EverCred × MH AI · AI Search Visibility Audit
How EverCred shows up (or does not) when a physician or practice manager asks ChatGPT, Perplexity, Google's AI Overviews, and Gemini about credentialing, who wins those answers instead, and how I recommend we track and close the gap.
Everything else in this report is an MH AI recommendation I am already executing, not an ask.
EverCred is effectively invisible in AI answers today. Across 16 real buyer questions run live through Perplexity, ChatGPT (search), and Gemini, EverCred appeared in zero of the unbranded category questions, the exact questions a physician or practice manager actually types. It only surfaced when I put the word "EverCred" directly in the prompt, and even then the answers were either shallow (web engines said they "could not verify EverCred from independent sources") or flat wrong (Gemini claimed EverCred is "associated with Modio Health," a direct competitor, which is false).

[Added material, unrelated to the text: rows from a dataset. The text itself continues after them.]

**src/sv/fevd_pkg.sv**
```systemverilog
// ----------------------------------------------------------------------------
// fevd_pkg
// Shared widths, register indexes, reset values and stage structs for the
// frame energy voice detector.
// ----------------------------------------------------------------------------
package fevd_pkg;

  localparam int unsigned SampleW  = 16;
  localparam int unsigned SqW      = 31;
  localparam int unsigned EnergyW  = 43;
  localparam int unsigned ThrW     = 30;
  localparam int unsigned SilW     = 24;
  localparam int unsigned PreW     = 16;
  localparam int unsigned CfgIdxW  = 2;
  localparam int unsigned CfgDataW = 30;

  localparam logic [ThrW-1:0] ThrReset = 30'd107374;
  localparam logic [SilW-1:0] SilReset = 24'd8000;
  localparam logic [PreW-1:0] PreReset = 16'd3200;

  typedef enum logic [CfgIdxW-1:0] {
    CfgThreshold    = 2'd0,
    CfgSilenceLimit = 2'd1,
    CfgPrerollLimit = 2'd2
  } cfg_idx_e;

  // One slot of the pipeline: occupied, and whether it carries a take request
  typedef struct packed {
    logic valid;
    logic take;
  } fevd_tok_t;

  typedef struct packed {
    logic            speech_active;
    logic            frame_voiced;
    logic            speech_onset;
    logic [PreW-1:0] preroll_count;
    logic            flush_ready;
  } fevd_res_t;

endpackage

```
**src/sv/fevd_accum.sv**
```systemverilog
// ----------------------------------------------------------------------------
// fevd_accum
// Squares each sample, then accumulates energy and length of the open frame
// and hands the totals on when the frame closes.
// ----------------------------------------------------------------------------
module fevd_accum
  import fevd_pkg::*;
#(
  parameter int unsigned MaxFrame = 4096,
  localparam int unsigned LenW    = $clog2(MaxFrame + 1)
) (
  input  logic                      clk_i,
  input  logic                      rst_ni,
  input  logic                      en_i,
  input  fevd_tok_t                 tok_i,
  input  logic signed [SampleW-1:0] sample_i,
  input  logic                      frame_end_i,
  output fevd_tok_t                 tok_o,
  output logic [EnergyW-1:0]        energy_o,
  output logic [LenW-1:0]           len_o
);

  logic signed [2*SampleW-1:0] prod;
  logic [SqW-1:0]              sq_q;
  fevd_tok_t                   sq_tok_q;
  logic                        sq_fend_q;

  logic [EnergyW-1:0] esum_q;
  logic [LenW-1:0]    len_q;
  logic [EnergyW:0]   esum_ext;
  logic [EnergyW-1:0] esum_new;
  logic [LenW-1:0]    len_new;
  logic               close;

  always_comb begin
    prod     = sample_i * sample_i;
    esum_ext = {1'b0, esum_q} + {{(EnergyW + 1 - SqW){1'b0}}, sq_q};
    esum_new = esum_ext[EnergyW] ? {EnergyW{1'b1}} : esum_ext[EnergyW-1:0];
    len_new  = len_q + 1'b1;
    close    = sq_fend_q || (len_new == LenW'(MaxFrame));
  end

  always_ff @(posedge clk_i or negedge rst_ni) begin
    if (!rst_ni) begin
      sq_tok_q <= '0;
      tok_o    <= '0;
      esum_q   <= '0;
      len_q    <= '0;
    end else if (en_i) begin
      sq_tok_q <= tok_i;
      // pass on a take or a closing sample, drop everything else
      tok_o    <= (sq_tok_q.valid && (sq_tok_q.take || close)) ? sq_tok_q : '0;
      if (sq_tok_q.valid) begin
        if (sq_tok_q.take || close) begin
          // clear the frame: drop it on a take, restart it after a closing sample
          esum_q <= '0;
          len_q  <= '0;
        end else begin
          esum_q <= esum_new;
          len_q  <= len_new;
        end
      end
    end
  end

  always_ff @(posedge clk_i) begin
    if (en_i) begin
      sq_q      <= prod[SqW-1:0];
      sq_fend_q <= frame_end_i;
      energy_o  <= esum_new;
      len_o     <= len_new;
    end
  end

endmodule

```
**src/sv/fevd_decide.sv**
```systemverilog
// ----------------------------------------------------------------------------
// fevd_decide
// Forms the frame threshold, compares it with the frame energy and updates
// the speech, silence and pre-roll state for each closed frame.
// ----------------------------------------------------------------------------
module fevd_decide
  import fevd_pkg::*;
#(
  parameter int unsigned MaxFrame = 4096,
  localparam int unsigned LenW    = $clog2(MaxFrame + 1)
) (
  input  logic               clk_i,
  input  logic               rst_ni,
  input  logic               en_i,
  input  fevd_tok_t          tok_i,
  input  logic [EnergyW-1:0] energy_i,
  input  logic [LenW-1:0]    len_i,
  input  logic [ThrW-1:0]    threshold_i,
  input  logic [SilW-1:0]    silence_limit_i,
  input  logic [PreW-1:0]    preroll_limit_i,
  output logic               res_valid_o,
  output fevd_res_t          res_o
);

  localparam int unsigned ProdW = ThrW + LenW;
  localparam int unsigned CmpW  = (ProdW > EnergyW) ? ProdW : EnergyW;

  // threshold product stage
  fevd_tok_t          p_tok_q;
  logic [ProdW-1:0]   p_prod_q;
  logic [EnergyW-1:0] p_energy_q;
  logic [LenW-1:0]    p_len_q;

  // compare stage
  fevd_tok_t       c_tok_q;
  logic            c_voiced_q;
  logic [LenW-1:0] c_len_q;

  // speech state
  logic            active_q, active_d;
  logic [SilW-1:0] silence_q, silence_d;
  logic [PreW-1:0] preroll_q, preroll_d;

  logic [SilW:0]   sil_sum;
  logic [PreW:0]   pre_sum;
  logic [PreW-1:0] pre_capped;

  always_comb begin
    sil_sum    = {1'b0, silence_q} + (SilW + 1)'(c_len_q);
    pre_sum    = {1'b0, preroll_q} + (PreW + 1)'(c_len_q);
    pre_capped = (pre_sum > {1'b0, preroll_limit_i}) ? preroll_limit_i
                                                      : pre_sum[PreW-1:0];
    active_d  = active_q;
    silence_d = silence_q;
    preroll_d = preroll_q;
    res_o     = '0;
    if (c_voiced_q) begin
      // onset reports and empties the pre-roll
      res_o.speech_onset  = !active_q;
      res_o.preroll_count = active_q ? '0 : preroll_q;
      preroll_d           = active_q ? preroll_q : '0;
      active_d            = 1'b1;
      silence_d           = '0;
    end else if (active_q) begin
      silence_d = sil_sum[SilW] ? {SilW{1'b1}} : sil_sum[SilW-1:0];
    end else begin
      preroll_d = pre_capped;
    end
    res_o.speech_active = active_d;
    res_o.frame_voiced  = c_voiced_q;
    res_o.flush_ready   = active_d && (silence_d >= silence_limit_i);
    res_valid_o         = c_tok_q.valid && !c_tok_q.take;
  end

  always_ff @(posedge clk_i or negedge rst_ni) begin
    if (!rst_ni) begin
      p_tok_q   <= '0;
      c_tok_q   <= '0;
      active_q  <= 1'b0;
      silence_q <= '0;
      preroll_q <= '0;
    end else if (en_i) begin
      p_tok_q <= tok_i;
      c_tok_q <= p_tok_q;
      if (c_tok_q.valid) begin
        if (c_tok_q.take) begin
          active_q  <= 1'b0;
          silence_q <= '0;
          preroll_q <= '0;
        end else begin
          active_q  <= active_d;
          silence_q <= silence_d;
          preroll_q <= preroll_d;
        end
      end
    end
  end

  always_ff @(posedge clk_i) begin
    if (en_i) begin
      p_prod_q   <= threshold_i * len_i;
      p_energy_q <= energy_i;
      p_len_q    <= len_i;
      c_voiced_q <= CmpW'(p_energy_q) > CmpW'(p_prod_q);
      c_len_q    <= p_len_q;
    end
  end

endmodule

```
**src/sv/frame_energy_voice_detector.sv**
```systemverilog
// ----------------------------------------------------------------------------
// frame_energy_voice_detector
// Frame energy speech detector: one result per closed frame, none for other
// samples or take requests.
// ----------------------------------------------------------------------------
// Path: input register, square, accumulate, product, compare, output register.
// Throughput: one request per cycle; the pipeline stalls only when the output
// register and its skid slot both hold results.
// Reset: detector state and all slots clear; registers return to defaults.
// ----------------------------------------------------------------------------
module frame_energy_voice_detector
  import fevd_pkg::*;
#(
  parameter int unsigned MAX_FRAME_SAMPLES = 4096
) (
  input  logic                      clk_i,
  input  logic                      rst_ni,
  input  logic                      in_valid_i,
  output logic                      in_ready_o,
  input  logic                      req_type_i,
  input  logic signed [SampleW-1:0] sample_i,
  input  logic                      frame_end_i,
  output logic                      out_valid_o,
  input  logic                      out_ready_i,
  output logic                      speech_active_o,
  output logic                      frame_voiced_o,
  output logic                      speech_onset_o,
  output logic [PreW-1:0]           preroll_count_o,
  output logic                      flush_ready_o,
  input  logic                      cfg_valid_i,
  output logic                      cfg_ready_o,
  input  logic [CfgIdxW-1:0]        cfg_index_i,
  input  logic [CfgDataW-1:0]       cfg_data_i
);

  localparam int unsigned LenW = $clog2(MAX_FRAME_SAMPLES + 1);

  logic [ThrW-1:0] thr_q;
  logic [SilW-1:0] sil_lim_q;
  logic [PreW-1:0] pre_lim_q;

  logic                      en;
  fevd_tok_t                 a_tok_q;
  logic signed [SampleW-1:0] a_sample_q;
  logic                      a_fend_q;

  fevd_tok_t          acc_tok;
  logic [EnergyW-1:0] acc_energy;
  logic [LenW-1:0]    acc_len;

  logic      res_valid;
  fevd_res_t res;
  logic      res_fire;

  logic      out_v_q, skid_v_q;
  fevd_res_t out_q, skid_q;

  assign cfg_ready_o = 1'b1;
  assign en          = !skid_v_q;
  assign in_ready_o  = en;
  assign res_fire    = en && res_valid;

  always_ff @(posedge clk_i or negedge rst_ni) begin
    if (!rst_ni) begin
      thr_q     <= ThrReset;
      sil_lim_q <= SilReset;
      pre_lim_q <= PreReset;
    end else if (cfg_valid_i) begin
      unique case (cfg_index_i)
        CfgThreshold:    thr_q     <= cfg_data_i[ThrW-1:0];
        CfgSilenceLimit: sil_lim_q <= cfg_data_i[SilW-1:0];
        CfgPrerollLimit: pre_lim_q <= cfg_data_i[PreW-1:0];
        default: ;
      endcase
    end
  end

  always_ff @(posedge clk_i or negedge rst_ni) begin
    if (!rst_ni) begin
      a_tok_q <= '0;
    end else if (en) begin
      a_tok_q.valid <= in_valid_i;
      a_tok_q.take  <= req_type_i;
    end
  end

  always_ff @(posedge clk_i) begin
    if (en) begin
      a_sample_q <= sample_i;
      a_fend_q   <= frame_end_i;
    end
  end

  fevd_accum #(
    .MaxFrame (MAX_FRAME_SAMPLES)
  ) u_accum (
    .clk_i       (clk_i),
    .rst_ni      (rst_ni),
    .en_i        (en),
    .tok_i       (a_tok_q),
    .sample_i    (a_sample_q),
    .frame_end_i (a_fend_q),
    .tok_o       (acc_tok),
    .energy_o    (acc_energy),
    .len_o       (acc_len)
  );

  fevd_decide #(
    .MaxFrame (MAX_FRAME_SAMPLES)
  ) u_decide (
    .clk_i           (clk_i),
    .rst_ni          (rst_ni),
    .en_i            (en),
    .tok_i           (acc_tok),
    .energy_i        (acc_energy),
    .len_i           (acc_len),
    .threshold_i     (thr_q),
    .silence_limit_i (sil_lim_q),
    .preroll_limit_i (pre_lim_q),
    .res_valid_o     (res_valid),
    .res_o           (res)
  );

  // Output register with one skid slot behind it
  always_ff @(posedge clk_i or negedge rst_ni) begin
    if (!rst_ni) begin
      out_v_q  <= 1'b0;
      skid_v_q <= 1'b0;
    end else begin
      if (out_v_q && out_ready_i) begin
        if (skid_v_q) begin
          skid_v_q <= 1'b0;
        end else begin
          out_v_q <= res_fire;
        end
      end else if (!out_v_q) begin
        out_v_q <= res_fire;
      end else if (res_fire) begin
        skid_v_q <= 1'b1;
      end
    end
  end

  always_ff @(posedge clk_i) begin
    if (out_v_q && out_ready_i) begin
      if (skid_v_q) begin
        out_q <= skid_q;
      end else if (res_fire) begin
        out_q <= res;
      end
    end else if (!out_v_q) begin
      if (res_fire) begin
        out_q <= res;
      end
    end else if (res_fire) begin
      skid_q <= res;
    end
  end

  assign out_valid_o     = out_v_q;
  assign speech_active_o = out_q.speech_active;
  assign frame_voiced_o  = out_q.frame_voiced;
  assign speech_onset_o  = out_q.speech_onset;
  assign preroll_count_o = out_q.preroll_count;
  assign flush_ready_o   = out_q.flush_ready;

endmodule

```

Competitors own the category answer. Modio Health, symplr, Medallion, CredentialStream/VerityStream, MedTrainer, and Verifiable are the names AI recommends for "credentialing software for a small practice" and "Medallion alternatives." For a company trying to create the "AI credentialing" category, that is the top of the funnel walking past us.
The root cause is not the website copy, it is missing trust nodes: AI engines cite G2, Capterra, Software Advice, Crunchbase, and independent review sites, and EverCred is absent from all of them. My plan is three moves I run now (AEO-structured answers to the real buyer questions, comparison/alternatives pages, and machine-readable schema, all folding into the SEO program) plus one move only your side can make (a handful of customer reviews), and a low-cost tracker so we measure the climb.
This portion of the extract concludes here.